- _Work request_
The stretch from the line with "clock buffers: 64 / 1321 / 2.952" through the line with "824 | 35.37 |" in the records below: write it out exactly, and nothing else.
*** Opening of Input for this task ***
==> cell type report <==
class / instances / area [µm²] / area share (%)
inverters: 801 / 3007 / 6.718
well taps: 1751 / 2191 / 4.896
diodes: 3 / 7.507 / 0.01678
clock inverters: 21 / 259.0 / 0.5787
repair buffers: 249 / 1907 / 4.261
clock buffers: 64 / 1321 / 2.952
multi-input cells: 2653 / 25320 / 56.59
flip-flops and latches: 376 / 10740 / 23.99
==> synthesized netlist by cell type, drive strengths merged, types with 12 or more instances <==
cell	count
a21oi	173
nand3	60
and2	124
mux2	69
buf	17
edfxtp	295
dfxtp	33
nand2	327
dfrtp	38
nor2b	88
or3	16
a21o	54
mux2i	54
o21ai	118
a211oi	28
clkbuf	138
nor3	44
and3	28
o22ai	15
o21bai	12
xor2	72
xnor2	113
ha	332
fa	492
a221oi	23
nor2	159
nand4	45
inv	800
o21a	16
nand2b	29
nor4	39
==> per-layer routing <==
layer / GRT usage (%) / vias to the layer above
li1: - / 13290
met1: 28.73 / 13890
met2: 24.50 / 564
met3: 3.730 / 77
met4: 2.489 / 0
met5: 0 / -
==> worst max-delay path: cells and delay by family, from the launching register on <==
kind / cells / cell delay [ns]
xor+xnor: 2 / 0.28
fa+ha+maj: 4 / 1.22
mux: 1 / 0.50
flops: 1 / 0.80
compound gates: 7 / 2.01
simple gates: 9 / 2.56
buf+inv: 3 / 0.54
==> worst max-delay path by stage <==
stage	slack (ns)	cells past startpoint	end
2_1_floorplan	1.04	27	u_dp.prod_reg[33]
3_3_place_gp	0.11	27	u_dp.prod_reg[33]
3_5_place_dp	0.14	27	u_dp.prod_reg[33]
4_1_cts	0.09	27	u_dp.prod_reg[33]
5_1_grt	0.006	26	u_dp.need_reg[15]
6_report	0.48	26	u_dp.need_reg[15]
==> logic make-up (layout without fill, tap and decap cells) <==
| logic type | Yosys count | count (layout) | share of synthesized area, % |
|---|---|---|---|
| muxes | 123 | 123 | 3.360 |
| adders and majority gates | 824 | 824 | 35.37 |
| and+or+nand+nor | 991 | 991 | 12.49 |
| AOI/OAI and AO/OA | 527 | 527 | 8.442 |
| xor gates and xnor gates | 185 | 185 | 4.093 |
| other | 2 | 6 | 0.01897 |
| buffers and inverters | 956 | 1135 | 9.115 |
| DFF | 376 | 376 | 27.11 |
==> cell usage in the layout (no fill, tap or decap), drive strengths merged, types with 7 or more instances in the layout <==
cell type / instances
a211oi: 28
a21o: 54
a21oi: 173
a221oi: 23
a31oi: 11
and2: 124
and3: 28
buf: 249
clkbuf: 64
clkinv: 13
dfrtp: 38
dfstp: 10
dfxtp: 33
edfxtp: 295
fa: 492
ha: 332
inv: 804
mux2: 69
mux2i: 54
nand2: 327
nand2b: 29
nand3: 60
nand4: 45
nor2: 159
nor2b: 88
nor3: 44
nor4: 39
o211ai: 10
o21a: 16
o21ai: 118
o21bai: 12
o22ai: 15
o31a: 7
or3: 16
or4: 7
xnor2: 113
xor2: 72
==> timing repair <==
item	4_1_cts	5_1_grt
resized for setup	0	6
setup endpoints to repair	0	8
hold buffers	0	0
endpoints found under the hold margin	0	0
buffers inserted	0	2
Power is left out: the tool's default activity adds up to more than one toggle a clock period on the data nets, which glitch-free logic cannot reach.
File: src/rtl/acpu_pkg.sv
`timescale 1ns / 1ps

package acpu_pkg;

	localparam int WORD_W = 16;
	localparam int ADDR_W = 12;

	localparam logic [WORD_W-1:0] ADDR_MASK = 16'h0FFF;

	typedef enum logic [1:0] {
		FN_RUN   = 2'd0,
		FN_WRITE = 2'd1,
		FN_READ  = 2'd2,
		FN_POWER = 2'd3
	} func_t;

	typedef enum logic [3:0] {
		OP_HLT = 4'd0,
		OP_ADD = 4'd1,
		OP_XOR = 4'd2,
		OP_AND = 4'd3,
		OP_IOR = 4'd4,
		OP_NOT = 4'd5,
		OP_LDA = 4'd6,
		OP_STA = 4'd7,
		OP_SRJ = 4'd8,
		OP_JMA = 4'd9,
		OP_JMP = 4'd10,
		OP_INP = 4'd11,
		OP_OUT = 4'd12,
		OP_RAL = 4'd13,
		OP_CSA = 4'd14,
		OP_NOP = 4'd15
	} op_t;

	// architectural machine state
	typedef struct packed {
		logic              running;
		logic              phase;
		logic [WORD_W-1:0] pc;
		logic [WORD_W-1:0] acc;
		logic [WORD_W-1:0] ir;
		logic [WORD_W-1:0] z;
		logic [WORD_W-1:0] mar;
		logic [WORD_W-1:0] mbr;
	} mach_t;

	// store request from the execute cycle of STA (address is MAR)
	typedef struct packed {
		logic              we;
		logic [WORD_W-1:0] data;
	} wr_req_t;

endpackage

File: src/rtl/acpu_core.sv
`timescale 1ns / 1ps

module acpu_core (
	input  logic                        clk,
	input  logic                        arst_n,
	input  logic                        fire,
	input  acpu_pkg::func_t             func,
	input  logic [acpu_pkg::WORD_W-1:0] rdata,
	input  logic [acpu_pkg::WORD_W-1:0] switch_word,
	output acpu_pkg::mach_t             state,
	output acpu_pkg::wr_req_t           sta_req
);
	import acpu_pkg::*;

	mach_t             st_q;
	mach_t             st_d;
	op_t               op_f;
	op_t               op_x;
	logic [WORD_W-1:0] pc_inc;
	logic [WORD_W-1:0] f_addr;
	logic [WORD_W-1:0] sum;
	logic              ovf;

	assign op_f   = op_t'(rdata[15:12]);
	assign op_x   = op_t'(st_q.ir[15:12]);
	assign pc_inc = st_q.pc + 16'd1;
	assign f_addr = rdata & ADDR_MASK;
	assign sum    = st_q.z + rdata;
	assign ovf    = (st_q.z[15] == rdata[15]) && (sum[15] != st_q.z[15]);

	always_comb begin
		st_d         = st_q;
		sta_req.we   = 1'b0;
		sta_req.data = st_q.acc;
		if (func == FN_POWER) begin
			st_d.running = 1'b1;
		end else if (func == FN_RUN && st_q.running) begin
			if (st_q.phase) begin
				// execute cycle: rdata is the word at MAR
				case (op_x)
					OP_ADD: begin
						st_d.mbr = rdata;
						st_d.acc = sum;
						if (ovf) begin
							st_d.running = 1'b0;
						end
					end
					OP_XOR: begin
						st_d.mbr = rdata;
						st_d.acc = st_q.z ^ rdata;
					end
					OP_AND: begin
						st_d.mbr = rdata;
						st_d.acc = st_q.z & rdata;
					end
					OP_IOR: begin
						st_d.mbr = rdata;
						st_d.acc = st_q.z | rdata;
					end
					OP_NOT: st_d.acc = ~st_q.z;
					OP_LDA: begin
						st_d.mbr = rdata;
						st_d.acc = rdata;
					end
					OP_STA: begin
						st_d.mbr   = st_q.acc;
						sta_req.we = fire;
					end
					OP_RAL: st_d.acc = {st_q.z[14:0], st_q.z[15]};
					default: ;
				endcase
				st_d.mar   = st_q.pc;
				st_d.phase = 1'b0;
			end else begin
				// fetch cycle: rdata is the word at PC
				st_d.pc  = pc_inc;
				st_d.mbr = rdata;
				st_d.ir  = rdata;
				case (op_f)
					OP_HLT: begin
						st_d.running = 1'b0;
						st_d.mar     = pc_inc;
					end
					OP_ADD, OP_XOR, OP_AND, OP_IOR: begin
						st_d.z     = st_q.acc;
						st_d.mar   = f_addr;
						st_d.phase = 1'b1;
					end
					OP_NOT, OP_RAL: begin
						st_d.z     = st_q.acc;
						st_d.phase = 1'b1;
					end
					OP_LDA, OP_STA: begin
						st_d.mar   = f_addr;
						st_d.phase = 1'b1;
					end
					OP_SRJ: begin
						st_d.acc = pc_inc & ADDR_MASK;
						st_d.pc  = f_addr;
						st_d.mar = f_addr;
					end
					OP_JMA: begin
						if (st_q.acc[15]) begin
							st_d.pc  = f_addr;
							st_d.mar = f_addr;
						end else begin
							st_d.mar = pc_inc;
						end
					end
					OP_JMP: begin
						st_d.pc  = f_addr;
						st_d.mar = f_addr;
					end
					OP_CSA: begin
						st_d.acc = switch_word;
						st_d.mar = pc_inc;
					end
					default: st_d.mar = pc_inc;
				endcase
			end
		end
	end

	always_ff @(posedge clk or negedge arst_n) begin
		if (!arst_n) begin
			st_q <= '0;
		end else if (fire) begin
			st_q <= st_d;
		end
	end

	assign state = st_q;

`ifndef SYNTHESIS
	// execute phase only follows a fetch of an opcode that has an execute cycle
	a_exec_op: assert property (@(posedge clk) disable iff (!arst_n)
		st_q.phase |-> (op_x == OP_ADD || op_x == OP_XOR || op_x == OP_AND ||
			op_x == OP_IOR || op_x == OP_NOT || op_x == OP_LDA ||
			op_x == OP_STA || op_x == OP_RAL))
		else $error("execute phase with single-cycle opcode");

	// a halted machine ignores machine cycles
	a_halt_hold: assert property (@(posedge clk) disable iff (!arst_n)
		(fire && func == FN_RUN && !st_q.running) |=> $stable(st_q))
		else $error("state changed while halted");

	// memory store only from the execute cycle of STA
	a_sta_write: assert property (@(posedge clk) disable iff (!arst_n)
		sta_req.we |-> (fire && st_q.running && st_q.phase && op_x == OP_STA))
		else $error("store outside STA execute");
`endif

endmodule

File: config.mk
export PLATFORM = sky130hd
export DESIGN_NAME = acpu_core
export DESIGN_NICKNAME = d
export VERILOG_FILES = /design/src/rtl/acpu_pkg.sv /design/src/rtl/acpu_core.sv
export SDC_FILE = /design/constraint.sdc
export NUM_CORES = 1
export LEC_CHECK = 0
export ABC_CLOCK_PERIOD_IN_PS = 2300
export BUFFER_PORTS_ARGS = -buffer_cell sky130_fd_sc_hd__buf_2
export CORE_MARGIN = 2
export CORE_UTILIZATION = 50
export CTS_BUF_LIST = sky130_fd_sc_hd__clkbuf_4 sky130_fd_sc_hd__clkbuf_8 sky130_fd_sc_hd__clkbuf_16
export DETAILED_ROUTE_END_ITERATION = 6
export PLACE_DENSITY = 0.85
export SYNTH_ARGS = -nofsm -noshare
export SYNTH_HDL_FRONTEND = slang
export SYNTH_SLANG_ARGS = --single-unit
export TNS_END_PERCENT = 100
File: constraint.sdc
create_clock -name clk -period 2.3 [get_ports clk]
set_clock_uncertainty 0.05 [all_clocks]
set_input_delay 0.115 -clock clk [delete_from_list [all_inputs] [get_ports clk]]
set_output_delay 0.115 -clock clk [all_outputs]
set_load 0.005 [all_outputs]
After elaboration in Yosys (flattened, before gate mapping). Cells that the tools add are included. Widths: inputs -> output; s select.

Multiply operators: 0. Muxes and demuxes: 22. Magnitude comparators: 0. Equality and inequality tests: 28. Shift operators: 0. Reductions and logical operators: 20. Div/mod/pow operators: 0. Bitwise operators: 6. Add/sub/neg operators: 2.

Operators by type and width (number): $pmux 16 s7 (1); $mux 98 (1); $pmux 16 s2 (3); $mux 16 (4); $mux 32 (2); $pmux 16 s3 (1); $eq 4x3->1 const B (8); $eq 4x4->1 const B (6); $add 16x1->16 const B (1); $add 16x16->16 (1); $and 16x16->16 (1); $eq 4x2->1 const B (4); $not 16->16 (1); $or 16x16->16 (1); $reduce_or 8->1 (2); $xor 16x16->16 (1); $reduce_and 5->1 (3); $reduce_and 4->1 (3); $mux 1 (9); $eq 4x1->1 const B (2); $ne 8x1->1 const B (1); $ne 3x1->1 const B (2); $reduce_bool 3->1 (2); $reduce_or 6->1 (1); 14 further kinds (17).

RAM bits: 0. Register bits after elaboration: 98. ROM bits: 0. Input port bits: 37. Memories kept: 0. Bits in latches: 0. Output and inout bits: 115.

Depth between registers and ports, before layout. Gate-level depths: netlist of run 1.

Word-level depth: 8. Depth in mapped cells: 9. Mapped depth without buffers: 9.

Least setup slack after synthesis of run 1. Ideal clock, no wire load.

Path type: reg-to-reg. Start point: reg st_q, in the netlist state[33]. End point: reg st_q, in the netlist state[97]. Period minus slack after synthesis: 2221 ps. Path slack: 79 ps. Setup time: 129 ps. Stages on the path, launching flop included: 9. Data required time: 2121 ps. Data arrival time: 2041 ps. Cell sequence: dfrtp_1 > inv_1 > ha_1 > a211oi_1 > o21ai_0 > a31oi_1 > a21oi_1 > o32ai_1 > a21oi_1.

Cells in the longest elaborated chain, start to end: 5.

Ends and longest elaborated chain: start, declared (line acpu_core.sv:15) `mach_t st_q;`; start signal, assigned (line acpu_core.sv:128) `st_q <= st_d;`; $add 16x16->16 (line acpu_core.sv:28) `assign sum = st_q.z + rdata;`; $ne 1x1->1 (line acpu_core.sv:29) `assign ovf = (st_q.z[15] == rdata[15]) && (sum[15] != st_q.z[15]);`; $logic_and 1x1->1 (line acpu_core.sv:29); $ne 3x1->1 (no source line); $reduce_and 5->1 (no source line).

No other way between the ends. A chain may end at the register's enable or synchronous reset.

Worst setup path in the final report of run 1.
Start point: reg st_q, in the netlist state[38]. End point: reg st_q, in the netlist sta_req[7].

Cells in the longest elaborated chain, start to end: 3.

Ends and longest elaborated chain: $add 16x16->16 (line acpu_core.sv:28); $pmux 16 s7 * (line acpu_core.sv:40) `case (op_x)`; $mux 16 * (line acpu_core.sv:38) `if (st_q.phase) begin`.

Every way passes the cells marked *; elsewhere a longest branch is shown, timed or not.

==> qor.csv, run 1 <==
metric,value,unit
start_util,50.8,%
crit_path_cell_trace,inv_1 > ha_1 > o211ai_1 > nand2_1 > nand2_1 > xnor2_1 > a2111oi_1 > o31ai_1,
synth_fp_nets,950,
clock_latency,0.36,ns
fin_crit,2.23,ns
routed_wl,25800,µm
fin_setup_tns,0,ns
slowest_stage,dfrtp_1,
p_int,6.01,mW
hold_violations,0,
syn2layout_area_growth,25.7,%
cts_tree,yes,
crit_type,flip-flop to flip-flop,
synth_cell_types,63,
slowest_delay,0.45,ns
synth_top_area_share,34.9,%
layout_setup_ws,0.0686,ns
cellLeakagePower,4.26,nW
status,finished with violations,
vdd_drop_max,0.691,mV
h-tree-depth,3,
dp_hpwl,19400,µm
layout-drive-gt1-share,28.5,%
drt-initial-drc-count,1035,
grt_start_max_net_pins,46,
avgSynthCellArea,8.00,µm²
clkSlewWorstSetupHoldPaths,0.07,ns
seq_area_frac_synth,34.9,%
cp_max_fo,6,
p_clk_share,13.6,%
cp_common_cell,nand2_1,
crit_family,compound AO/OA/AOI/OAI gates,
seqPwrFrac,28.9,%
worstPathRequired,2.48,ns
power_density,1240,nW/µm²
setup_violations,0,
cts_buffers,9,
portBuffers,151,
relSlewSlack,54.8,%
synthTopCellsByArea,"dfrtp_1 (35%), o21ai_0 (6.8%), nand2_1 (6.2%)",
antenna_found_initial,0,
clock_path_buffers,2,
core-area,13800,µm²
worstMarginPinSlew,0.675,ns
postRouteAntennaNets,0,
grt.total_usage,34.1,%
critPathBufInv,1,
combPwrFrac,57.5,%
cts_root_buf,clkbuf_16,
core.rowCount,43,
yosys_warnings,0,
via_per_inst,6.24,
grt-ovfl-total,0,
swShare,45.4,%
fmax,448,MHz
violations,DRC,
gp_congestion,1.03,
yosysTopAreaCell,dfrtp_1,
slew_viol_final,0,
power.net_switching,4.99,mW
rsz0062_at_grt,true,
grt_pass1_vias,6996,
die-height,123,µm
nNetsFinal,1136,
die_w,123,µm
layout_worst_path_cycle_share,97.0,%
post-place-ws,-0.106,ns
ios,152,
synth_area,7030,µm²
cap_violations,0,
async_flop_share,100,%
grt_first_pass_wirelength,38900,µm
drc,18,
die_area,15000,µm²
syn-instance-count,879,
n_antenna_cell,0,
ys_ff_latch,98,
via_count,7797,
final_cells,1250,
drt-wirelength-per-cell,20.6,µm
cp.arrival,2.41,ns
critPathCaptureType,flip-flop,
synth-main-ff-cell,dfrtp_1,
first_pass_iters,7,
placed_cells,1230,
start_kind,flip-flop,
hp-class,input port to flip-flop,
synth_edf_count,0,
clkSinkCount,98,
==> sequential cells by signal (all words and copies together), names as in the netlist <==
register and count:
sta_req 16, state 82
==> power groups by stage <==
| stage | Combinational, mW | Clock, mW | Sequential [mW] |
|---|---|---|---|
| floorplan | 3.31 | 0 | 3.09 |
| global placement | 5.79 | 0 | 3.12 |
| detailed placement | 5.89 | 0 | 3.15 |
| CTS | 5.93 | 1.49 | 3.13 |
| global route | 6.87 | 1.57 | 3.25 |
| finish | 6.32 | 1.49 | 3.18 |
==> cells in the final DEF, fill, tap and decap left out, drive strengths merged, types with 4 or more instances in the layout <==
cell type	instances
nand2	117
nor2	75
o2111ai	5
inv	40
nand3	16
a222oi	5
o21ai	95
xor2	7
a2111oi	6
nor2b	9
and3	10
a21o	11
o31ai	5
xnor2	6
buf	253
nor3	15
nand2b	13
a22oi	4
or2	4
dfrtp	98
a211oi	8
or3	7
o22ai	15
clkbuf	12
a22o	7
mux2	7
o21bai	4
a32oi	5
ha	33
a221oi	10
mux2i	20
a31oi	8
o2bb2ai	8
a2bb2oi	5
nand4	6
nor4	5
o211ai	6
a21oi	74
==> path summary, 6_finish.rpt <==
kind	startpoint	to	slack (ns)	cells after the start
worst max register to register	state[38]	sta_req[7]	0.07	8
max in group asynchronous	arst_n	state[92]	1.23	3
min in group asynchronous	arst_n	state[86]	0.26	2
worst min-delay path	rdata[3]	state[51]	0.007	3
worst max-delay path	state[38]	sta_req[7]	0.07	8
worst min register to register	state[53]	state[53]	0.43	2
==> what timing repair did <==
item | in CTS | in global routing
hold buffers | 1 | 0
endpoints found under the setup margin | 5 | 15
buffers inserted | 0 | 3
pin swaps | 1 | 7
hold endpoints to repair | 42 | 0
resized for setup | 2 | 33
==> layer usage <==
layer	GRT usage, %	share of wire [%]	wire length, µm	vias to the layer above
li1	-	-	-	3538
met5	0	0	0	-
met1	47.2	40	10400	3658
met3	6.97	10	2710	68
met2	51.2	45	11600	533
met4	15.6	4.1	1070	0
==> worst reg2reg max path: stages, from the launching register on <==
cell	delay (ns)
dfrtp_1	0.45
inv_1	0.09
ha_1	0.43
o211ai_1	0.14
nand2_1	0.19
nand2_1	0.09
xnor2_1	0.14
a2111oi_1	0.41
o31ai_1	0.13
==> synthesized netlist by cell type, types with 3 or more instances <==
cell       number
nor2b_1         9
nor3_1         15
o211ai_1        6
a32oi_1         5
nor2_1         75
buf_1           6
a211oi_1        8
o22ai_1        15
or4_1           3
o31ai_1         5
a41oi_1         3
a21oi_1        74
xnor2_1         6
o2bb2ai_1       8
xor2_1          7
a31oi_1         8
or2_2           3
buf_4          16
nand2_1       117
a22oi_1         4
mux2i_1        20
mux2_2          7
a2111oi_0       6
buf_2          18
o21bai_1        4
or3_1           7
nand3_1        16
clkbuf_1       38
o21ai_0        95
o2111ai_1       5
nand2b_1       13
a21o_1         11
a221oi_1       10
dfrtp_1        98
nand4_1         6
nor4_1          5
inv_1          38
o21a_1          3
and3_1         10
a222oi_1        5
a22o_1          7
a2bb2oi_1       5
ha_1           33
==> cell type report <==
class                           count  area [µm²]
Timing Repair Buffer              254        1560
Clock inverter                      4        26.3
Fill cell                        1204        5000
Sequential cell                    98        2450
Tap cell                          180         225
Multi-Input combinational cell    663        4160
Clock buffer                       12         254
Inverter                           39         146
==> logic make-up (layout without fill, tap and decap cells) <==
family | Yosys count | count (layout) | share of synthesized area (%)
DFF | 98 | 98 | 34.9
AOI/OAI and AO/OA | 304 | 304 | 27.6
buffers and inverters | 118 | 309 | 7.58
muxes | 27 | 27 | 3.97
xor gates and xnor gates | 13 | 13 | 1.62
adders and majority gates | 34 | 34 | 6.16
and+or+nand+nor | 285 | 285 | 18.2
==> stage by stage <==
stage	hold WS, ns	power, mW	instance area, µm²	util, %
5_1_grt	0.0581	11.7	8830	63.9
3_5_place_dp	0.104	9.05	8400	60.7
3_3_place_gp	0.102	8.92	8400	60.7
2_1_floorplan	-0.231	6.41	7030	-
4_1_cts	0.0181	10.5	8690	62.8
6_report	0.00728	11.0	8830	63.9
Power figures use the tool's default switching activity.
==> run 2, diff against run 1 <==
--- a/config.mk
+++ b/config.mk
@@ -5,6 +5,7 @@
 export SDC_FILE = /design/constraint.sdc
 export NUM_CORES = 1
 export LEC_CHECK = 0
+export ABC_AREA = 1
 export ABC_CLOCK_PERIOD_IN_PS = 2300
 export BUFFER_PORTS_ARGS = -buffer_cell sky130_fd_sc_hd__buf_2
 export CORE_MARGIN = 2
==> qor.csv, run 2 <==
metric,value,unit,change
layout-drive-gt1-share,20.9,%,-7.6 points
yosys_warnings,0,,unchanged
worstSetupStartpoint,state[61],,
hp-class,input port to flip-flop,,
cts_root_buf,clkbuf_16,,
crit_end,sta_req[16],,
worstMarginPinSlew,0.539,ns,-0.136 ns
grt_first_pass_wirelength,39900,µm,+2.5%
cts_buffers,9,,unchanged
fmax,457,MHz,+2.0%
synth-xor-area-share,0.849,%,-0.77 points
seq_area_frac_synth,34.0,%,-0.93 points
post_cts_buffers,0,,unchanged
setup_violations,0,,unchanged
dp_hpwl,19700,µm,+1.7%
synth_top_area_share,34.0,%,-0.93 points
reg2reg_from,state[32],,
synth.top_cells.by_count,"nand2_1 (300), inv_1 (117), dfrtp_1 (98)",,
hold_path_depth,5,,+2
via_count,8149,,+4.5%
grt-ovfl-total,0,,unchanged
grt_start_max_net_pins,49,,+6.5%
critPathBufInv,3,,+2
timing.rr.end,sta_req[14],,
postRouteAntennaNets,0,,unchanged
finalPower,10.6,mW,-3.4%
yosysTopAreaCell,dfrtp_1,,
status,"complete, no violations",,
cp.arrival,2.02,ns,-0.39 ns
crit_path_cell_trace,nand2_1 > clkinv_2 > nand3_1 > buf_4 > nor2_1 > buf_2,,
r2r_cells,15,,+7
worst-path-stages,6,,-2
routed_wl,26300,µm,+2.2%
antenna_found_initial,1,,+1
synth_compound_area_share,20.5,%,-7.1 points
ios,152,,unchanged
cts_tree,yes,,
die-height,124,µm,+1.3%
crit_type,flip-flop to output port,,
drc,0,,-18
async_flop_share,100,%,unchanged
synth_top_family_by_area,simple AND/OR/NAND/NOR gates,,
placed_cells,1384,,+13%
synth-main-ff-cell,dfrtp_1,,
avgSynthCellArea,6.80,µm²,-15%
slowest_delay,0.48,ns,+0.03 ns
relSlewSlack,64.1,%,+9.2 points
layout_worst_path_cycle_share,95.1,%,-1.9 points
nNetsFinal,1288,,+13%
multi_input_area,3960,µm²,-4.8%
clkSlewWorstSetupHoldPaths,0.07,ns,about the same
regArea,2450,µm²,unchanged
core.rowCount,43,,unchanged
synthTopCellsByArea,"dfrtp_1 (34%), nand2_1 (16%), o21ai_0 (6.2%)",,
slowest_stage,dfrtp_1,,
portBuffers,151,,unchanged
final_cells,1402,,+12%
syn-instance-count,1061,,+21%
synth_fp_nets,1132,,+19%
largest_reg_flops,82,,unchanged
synth_area,7220,µm²,+2.7%
power_density,1240,nW/µm²,-0.60%
core-area,14000,µm²,+1.2%
via_per_inst,5.81,,-6.8%
synth_cell_types,38,,-40%
n_fill_cell,1360,,+13%
start_kind,flip-flop,,
synth_edf_count,0,,unchanged
synth.area.mux_share,0,%,-4.0 points
yosysMostFrequentCell,nand2_1,,
fin_crit,2.19,ns,-0.0442 ns
die_w,124,µm,+1.3%
synth_adder_area_share,6.00,%,-0.16 points
fin_setup_tns,0,ns,unchanged
first_pass_iters,6,,-1
grt.total_usage,34.7,%,+0.64 points
cp_max_fo,29,,+23
vdd_drop_max,0.461,mV,-33%
grt_pass1_vias,7359,,+5.2%
layout_commonest_cell,nand2_1,,
syn2layout_area_growth,18.9,%,
gp_congestion,1.03,,about the same
r2r_setup_slack,0.18,ns,+0.11 ns
hold_violations,0,,unchanged
cellLeakagePower,4.56,nW,+7.0%
critPathCaptureType,output port,,
final_cell_mix,"nand2_1 (298), buf_2 (150), inv_1 (117)",,
drt-wirelength-per-cell,18.8,µm,-8.9%
clkSinkCount,98,,unchanged
drt-initial-drc-count,1112,,+7.4%
clock_latency,0.36,ns,about the same
h-tree-depth,3,,unchanged
synthSimpleGateAreaFrac,27.4,%,+9.3 points
worstPathRequired,2.13,ns,-0.35 ns
die_area,15400,µm²,+2.6%
n_antenna_cell,0,,unchanged
slew_viol_final,0,,unchanged
cap_violations,0,,unchanged
crit_family,buffers and inverters,,
clock_path_buffers,2,,unchanged
ys_ff_latch,98,,unchanged
start_util,51.6,%,+0.78 points
[run 2: cell types whose count changed after synthesis, moves of 20 or more]
cell	change
mux2i_1	-20
nand3_1	+54
o21ai_1	+22
nand2_1	+183
nor2_1	-26
inv_1	+79
[run 2: final cells by class]
class                           count  area share (%)
Timing Repair Buffer              203            13.6
Clock inverter                      5           0.452
Tap cell                          180            2.62
Multi-Input combinational cell    773            46.1
Clock buffer                       11            2.80
Sequential cell                    98            28.6
Inverter                          132            5.79
[run 2: tightest hold or removal path, stage by stage]
cell	delay, ns
buf_2	0.10
nand2_1	0.05
a21oi_1	0.06
nand2_1	0.06
nand2_1	0.04
[run 2: how the worst min path moves through the flow]
stage | from | end | slack, ns
2_1_floorplan | arst_n | sta_req[0] | -0.23
3_3_place_gp | arst_n | state[43] | 0.07
3_5_place_dp | arst_n | state[42] | 0.08
4_1_cts | switch_word[12] | sta_req[12] | 0.05
5_1_grt | switch_word[15] | sta_req[15] | 0.08
6_report | switch_word[12] | sta_req[12] | 0.05
[run 2: metrics by stage]
step	setup slack (ns)	cell area, µm²	util, %	hold slack [ns]
global placement	0.191	8270	59.1	0.0714
global route	-0.00881	8580	61.4	0.0830
detailed placement	0.157	8270	59.1	0.0790
CTS	0.139	8570	61.3	0.0455
floorplan	0.343	7220	-	-0.231
finish	0.113	8580	61.4	0.0504
[run 2: cells by family after synthesis]
logic type | Yosys count
flops | 98
simple gates | 468
buf+inv | 190
xor+xnor | 7
compound gates | 264
fa+ha+maj | 34
[run 2: repair_timing]
action                                  CTS  global route
resized for setup                         0             6
hold endpoints to repair                 37             0
endpoints found under the setup margin    0             4
hold buffers                              2             0
[run 2: power by group]
part	internal (mW)	switching (mW)
registers	2.50	0.838
clock network	0.765	0.723
logic	2.24	3.55
[run 2: per-layer routing]
metal	GRT usage, %	vias to the layer above	routed length, µm
met5	0	-	13
met4	16.2	2	1110
met3	7.97	80	3210
met2	50.9	513	11200
met1	48.4	3726	10800
li1	-	3828	-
*** Close of Input for this task ***
- _Answer section_
clock buffers: 64 / 1321 / 2.952
multi-input cells: 2653 / 25320 / 56.59
flip-flops and latches: 376 / 10740 / 23.99
==> synthesized netlist by cell type, drive strengths merged, types with 12 or more instances <==
cell	count
a21oi	173
nand3	60
and2	124
mux2	69
buf	17
edfxtp	295
dfxtp	33
nand2	327
dfrtp	38
nor2b	88
or3	16
a21o	54
mux2i	54
o21ai	118
a211oi	28
clkbuf	138
nor3	44
and3	28
o22ai	15
o21bai	12
xor2	72
xnor2	113
ha	332
fa	492
a221oi	23
nor2	159
nand4	45
inv	800
o21a	16
nand2b	29
nor4	39
==> per-layer routing <==
layer / GRT usage (%) / vias to the layer above
li1: - / 13290
met1: 28.73 / 13890
met2: 24.50 / 564
met3: 3.730 / 77
met4: 2.489 / 0
met5: 0 / -
==> worst max-delay path: cells and delay by family, from the launching register on <==
kind / cells / cell delay [ns]
xor+xnor: 2 / 0.28
fa+ha+maj: 4 / 1.22
mux: 1 / 0.50
flops: 1 / 0.80
compound gates: 7 / 2.01
simple gates: 9 / 2.56
buf+inv: 3 / 0.54
==> worst max-delay path by stage <==
stage	slack (ns)	cells past startpoint	end
2_1_floorplan	1.04	27	u_dp.prod_reg[33]
3_3_place_gp	0.11	27	u_dp.prod_reg[33]
3_5_place_dp	0.14	27	u_dp.prod_reg[33]
4_1_cts	0.09	27	u_dp.prod_reg[33]
5_1_grt	0.006	26	u_dp.need_reg[15]
6_report	0.48	26	u_dp.need_reg[15]
==> logic make-up (layout without fill, tap and decap cells) <==
| logic type | Yosys count | count (layout) | share of synthesized area, % |
|---|---|---|---|
| muxes | 123 | 123 | 3.360 |
| adders and majority gates | 824 | 824 | 35.37 |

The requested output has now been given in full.